Die Einbruchtiefe des Grabens wechselt und beträgt etwa vier Kilometer. Allerdings haben sich die Grabenflanken - etwa der Pfälzer- und der Odenwald - zusätzlich aufwärts bewegt, so dass der Begriff Höhenversatz treffender ist. Die eingebrochenen Decksteine des Grabens konnten bei Frankenthal nahe Mannheim selbst durch eine 3335 Meter tiefe Bohrung nicht erreicht werden. Geologen schätzen deshalb, dass sich im Graben seit dem Einbruch eine mehrere Kilometer dicke Schicht mit ungefähr 19 000 Kubikkilometern Sediment (Ton, Schluff, Sand und Kies) abgelagert hat.
Der westliche Ast der europäischen Bruchzone bis nach Norden zum Viking-Graben ist deutlich aktiver als der östliche in Richtung Leinegraben, der offenbar tektonisch eingeschlafen ist. Unter der Eifel hingegen steigt Achauer zufolge nach wie vor heiße Gesteinsschmelze aus dem Erdmantel nach oben, die Gegend ist vulkanisch noch aktiv, wie sich nicht zuletzt an aufsteigenden Kohlendioxid-Bläschen im Laacher See zeigt. Die jüngsten Vulkan-Ausbrüche (Maar-Eruptionen) liegen gerade einmal 10 000 Jahre zurück - geologisch gesehen nur ein Wimpernschlag.

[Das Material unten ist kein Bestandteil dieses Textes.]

==> src/rtl/alu_pkg.sv <==
// Shared encodings for the serial ALU: op codes, FSM states, captured control word.
package alu_pkg;

  localparam logic [1:0] OP_AND = 2'b00;
  localparam logic [1:0] OP_OR  = 2'b01;
  localparam logic [1:0] OP_ADD = 2'b10;
  localparam logic [1:0] OP_SLT = 2'b11;

  typedef enum logic [1:0] {
    IDLE = 2'd0,
    RUN  = 2'd1,
    FIX  = 2'd2
  } state_t;

  typedef struct packed {
    logic       ainv;
    logic       binv;
    logic [1:0] op;
  } ctl_t;

endpackage

==> src/rtl/alu_serial_if.sv <==
// Request/response bundle of the serial ALU; master issues start+operands, slave returns status.
interface alu_serial_if #(
  parameter int W = 32
);
  logic         start;
  logic         Ainvert;
  logic         Binvert;
  logic [1:0]   Op;
  logic [W-1:0] a;
  logic [W-1:0] b;
  logic         busy;
  logic         done;
  logic [W-1:0] result;
  logic         carry_out;
  logic         overflow;
  logic         zero;

  modport master (
    output start, Ainvert, Binvert, Op, a, b,
    input  busy, done, result, carry_out, overflow, zero
  );

  modport slave (
    input  start, Ainvert, Binvert, Op, a, b,
    output busy, done, result, carry_out, overflow, zero
  );
endinterface

==> src/rtl/alu_slice.sv <==
// Combinational SLICE-bit ALU slice (ripple carry); Less drives bit 0 of the SLT result.
// msb_cin is the carry into the slice MSB, used for signed overflow on the final slice.
module alu_slice
  import alu_pkg::*;
#(
  parameter int SLICE = 8
) (
  input  logic             Ainvert,
  input  logic             Binvert,
  input  logic             CarryIn,
  input  logic [1:0]       Op,
  input  logic [SLICE-1:0] a,
  input  logic [SLICE-1:0] b,
  input  logic             Less,
  output logic [SLICE-1:0] Result,
  output logic             CarryOut,
  output logic             msb_cin
);
  logic [SLICE-1:0] aa, bb, sum;
  logic [SLICE:0]   c;

  always_comb begin
    aa   = Ainvert ? ~a : a;
    bb   = Binvert ? ~b : b;
    c    = '0;
    c[0] = CarryIn;
    sum  = '0;
    for (int i = 0; i < SLICE; i++) begin
      sum[i]   = aa[i] ^ bb[i] ^ c[i];
      c[i+1]   = (aa[i] & bb[i]) | (c[i] & (aa[i] ^ bb[i]));
    end
    Result = '0;
    case (Op)
      OP_AND:  Result = aa & bb;
      OP_OR:   Result = aa | bb;
      OP_ADD:  Result = sum;
      default: Result[0] = Less;
    endcase
  end

  assign CarryOut = c[SLICE];
  assign msb_cin  = c[SLICE-1];
endmodule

Doch wird Europa entlang des Oberrheingrabens zerreißen? »Be᠆ginnende Grabenbrüche zeichnen sich dadurch aus, dass die Erdkruste dort ausdünnt«, sagt der Geophysiker Birger-Gottfried Lühr vom Geoforschungszentrum (GFZ) in Potsdam. »Und das ist auch im Oberrheingraben der Fall, wo die Kruste nur noch etwa 20 Kilometer dick ist statt üblicherweise 30 bis 33 unter Kontinenten.«
Auch Vulkanismus und Erdbeben gibt es hier: Im Rheingraben hat die Erde in den vergangenen Jahrhunderten mehrmals bedrohlich gewackelt, wie zuletzt am 8. September 2011 mit einem Epizentrum unter der Kleinstadt Goch am Niederrhein. Seismologen rechnen Lühr zufolge »auch für den Kölner Raum mit Beben der Stärke 6 bis 6,5«. Zwar handelt es sich bei den durchaus häufigen Erdstößen zum Glück bisher meist nur um Mikrobeben, doch für den GFZ-Forscher steht fest: »Der Grabenbruch ist aktiv«.

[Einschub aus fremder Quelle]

===== config.mk =====
export PLATFORM = sky130hd
export DESIGN_NAME = wishbone_master_if
export DESIGN_NICKNAME = d
export VERILOG_FILES = /design/src/rtl/wishbone_master_if.sv
export SDC_FILE = /design/constraint.sdc
export NUM_CORES = 1
export LEC_CHECK = 0
export ABC_AREA = 0
export CAP_MARGIN = 20
export CORE_MARGIN = 2
export CORE_UTILIZATION = 47
export DETAILED_ROUTE_END_ITERATION = 7
export PLACE_DENSITY = 0.94
export SKIP_LAST_GASP = 1
export SLEW_MARGIN = 20
export SYNTH_ARGS = -nofsm -noshare
export SYNTH_HDL_FRONTEND = slang
export SYNTH_SLANG_ARGS = --single-unit

===== constraint.sdc =====
create_clock -name clk -period 5.6 [get_ports clk]
set_clock_uncertainty 0.2 [all_clocks]
set_input_delay 1.12 -clock clk [delete_from_list [all_inputs] [get_ports clk]]
set_output_delay 1.12 -clock clk [all_outputs]
set_load 0.01 [all_outputs]

===== src/rtl/wishbone_master_if.sv =====
// rtl/wishbone_master_if.sv - CPU-to-Wishbone classic-cycle master bridge with err/timeout termination
// Optional feature macro: WB_POSTED_WRITE_EN (posted writes with sticky error)
module wishbone_master_if #(
   parameter int DW     = 32,
   parameter int AW     = 32,
   parameter int TO_CYC = 255
) (
   input  logic            clk,
   input  logic            rst,
   input  logic [5:0]      stall_i,
   input  logic            flush_i,
   input  logic            cpu_ce_i,
   input  logic            cpu_we_i,
   input  logic [AW-1:0]   cpu_addr_i,
   input  logic [DW-1:0]   cpu_data_i,
   input  logic [DW/8-1:0] cpu_sel_i,
   output logic [DW-1:0]   cpu_data_o,
   output logic            cpu_err_o,
   output logic            stallreq,
   input  logic [DW-1:0]   wishbone_data_i,
   input  logic            wishbone_ack_i,
   input  logic            wishbone_err_i,
   output logic [AW-1:0]   wishbone_addr_o,
   output logic [DW-1:0]   wishbone_data_o,
   output logic            wishbone_we_o,
   output logic [DW/8-1:0] wishbone_sel_o,
   output logic            wishbone_stb_o,
   output logic            wishbone_cyc_o
);

   localparam int CW = (TO_CYC > 0) ? $clog2(TO_CYC + 1) : 1;
   localparam logic [CW-1:0] TO_LAST = (TO_CYC > 0) ? CW'(TO_CYC - 1) : '0;

   typedef enum logic [1:0] {
      IDLE           = 2'd0,
      BUSY           = 2'd1,
      WAIT_FOR_STALL = 2'd2
   } state_t;

   state_t          state, state_nxt;
   logic [CW-1:0]   cnt;
   logic [DW-1:0]   rd_buf;
   logic            err_buf;
   logic            issue, timeout, term, term_err, read_ack, posted_req;
   logic            posted_q, err_sticky;

   assign issue    = (state == IDLE) && cpu_ce_i && !flush_i;
   assign timeout  = (TO_CYC != 0) && (cnt == TO_LAST);
   assign term     = (state == BUSY) && (wishbone_ack_i || wishbone_err_i || timeout);
   assign term_err = wishbone_err_i || timeout;
   // err has priority over a simultaneous ack, so no data is returned then
   assign read_ack = wishbone_ack_i && !wishbone_err_i && !wishbone_we_o;

`ifdef WB_POSTED_WRITE_EN
   assign posted_req = cpu_we_i;

   always_ff @(posedge clk) begin
      if (rst) begin
         posted_q   <= 1'b0;
         err_sticky <= 1'b0;
      end else if (issue) begin
         posted_q   <= cpu_we_i;
         err_sticky <= 1'b0;
      end else if (term && posted_q) begin
         posted_q   <= 1'b0;
         err_sticky <= err_sticky | term_err;
      end
   end
`else
   assign posted_req = 1'b0;
   assign posted_q   = 1'b0;
   assign err_sticky = 1'b0;
`endif

   always_ff @(posedge clk) begin
      if (rst) state <= IDLE;
      else     state <= state_nxt;
   end

   always_comb begin
      state_nxt = state;
      case (state)
         IDLE:           if (issue) state_nxt = BUSY;
         BUSY: begin
            if (term) begin
               if (!posted_q && (stall_i != 6'd0)) state_nxt = WAIT_FOR_STALL;
               else                                state_nxt = IDLE;
            end
         end
         WAIT_FOR_STALL: if (stall_i == 6'd0) state_nxt = IDLE;
         default:        state_nxt = IDLE;
      endcase
   end

   always_ff @(posedge clk) begin
      if (rst) begin
         wishbone_addr_o <= '0;
         wishbone_data_o <= '0;
         wishbone_we_o   <= 1'b0;
         wishbone_sel_o  <= '0;
         wishbone_stb_o  <= 1'b0;
         wishbone_cyc_o  <= 1'b0;
         rd_buf          <= '0;
         err_buf         <= 1'b0;
         cnt             <= '0;
      end else begin
         case (state)
            IDLE: begin
               if (issue) begin
                  wishbone_addr_o <= cpu_addr_i;
                  wishbone_data_o <= cpu_data_i;
                  wishbone_we_o   <= cpu_we_i;
                  wishbone_sel_o  <= cpu_sel_i;
                  wishbone_stb_o  <= 1'b1;
                  wishbone_cyc_o  <= 1'b1;
                  rd_buf          <= '0;
                  err_buf         <= 1'b0;
                  cnt             <= '0;
               end
            end
            BUSY: begin
               if (term) begin
                  wishbone_addr_o <= '0;
                  wishbone_data_o <= '0;
                  wishbone_we_o   <= 1'b0;
                  wishbone_sel_o  <= '0;
                  wishbone_stb_o  <= 1'b0;
                  wishbone_cyc_o  <= 1'b0;
                  if (posted_q || (flush_i && (stall_i == 6'd0))) begin
                     rd_buf  <= '0;
                     err_buf <= 1'b0;
                  end else begin
                     rd_buf  <= read_ack ? wishbone_data_i : '0;
                     err_buf <= term_err;
                  end
               end else if (cnt != '1) begin
                  cnt <= cnt + CW'(1);
               end
            end
            WAIT_FOR_STALL: begin
            end
            default: begin
               wishbone_addr_o <= '0;
               wishbone_data_o <= '0;
               wishbone_we_o   <= 1'b0;
               wishbone_sel_o  <= '0;
               wishbone_stb_o  <= 1'b0;
               wishbone_cyc_o  <= 1'b0;
            end
         endcase
      end
   end

   always_comb begin
      stallreq   = 1'b0;
      cpu_data_o = '0;
      cpu_err_o  = 1'b0;
      if (!rst) begin
         case (state)
            IDLE: begin
               stallreq  = issue && !posted_req;
               cpu_err_o = err_sticky;
            end
            BUSY: begin
               if (posted_q) begin
                  // a request arriving behind a posted write waits for it to finish
                  stallreq  = cpu_ce_i;
                  cpu_err_o = err_sticky | (term & term_err);
               end else begin
                  stallreq   = !term;
                  cpu_data_o = (term && read_ack) ? wishbone_data_i : '0;
                  cpu_err_o  = term && term_err;
               end
            end
            WAIT_FOR_STALL: begin
               cpu_data_o = rd_buf;
               cpu_err_o  = err_buf;
            end
            default: begin
            end
         endcase
      end
   end

endmodule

Genaueres lässt sich schwer sagen: »Vieles wissen wir noch nicht, weshalb Aussagen über zukünftige Entwicklungen schwierig sind«, sagt Lühr. »Unser Beobachtungszeitraum ist viel zu kurz, um wirklich verlässliche Aussagen machen zu können. Erdbeben messen wir wissenschaftlich erst seit gut hundert Jahren.«
Zudem gebe es auf der Erde auch Grabenbrüche, »die wieder inaktiv geworden, also quasi eingeschlafen sind«, merkt der Geowissenschaftler an. »Letztlich wissen wir einfach zu wenig, weshalb man auch nicht sagen kann, ob der Rheingraben nun zum Meeresarm wird, ob Europa am Rhein- und Rhônegraben zerreißen und sich auseinanderbewegen wird wie im Falle von Europa und Nordamerika.« Die Entwicklung stehe erst am Anfang, »so dass wir nicht wissen, ob die Sache zum Kätzchen oder doch zum Tiger werden wird«.
Ulrich Achauer hält es für ausgeschlossen, dass Europa entlang des Oberrheingrabens entzwei reißen könnte. »Das ist absolut nicht zu erwarten«, urteilt der Straßburger Seismologe. Zwar sei der Graben - vor allem in seinem südlichen Teil - noch immer der »seismisch aktivste« in Deutschland, jedoch überhaupt nicht mit dem hochaktiven Grabenbruch in Ostafrika gleichzusetzen. Freilich könnte, was nicht ist, ja noch werden. Das Leben eines Geophysikers reicht gerade einmal dazu, eine halbe Sekunde der Erdgeschichte zu beobachten, wenn man diese mit einem ganzen Jahr gleichsetzt.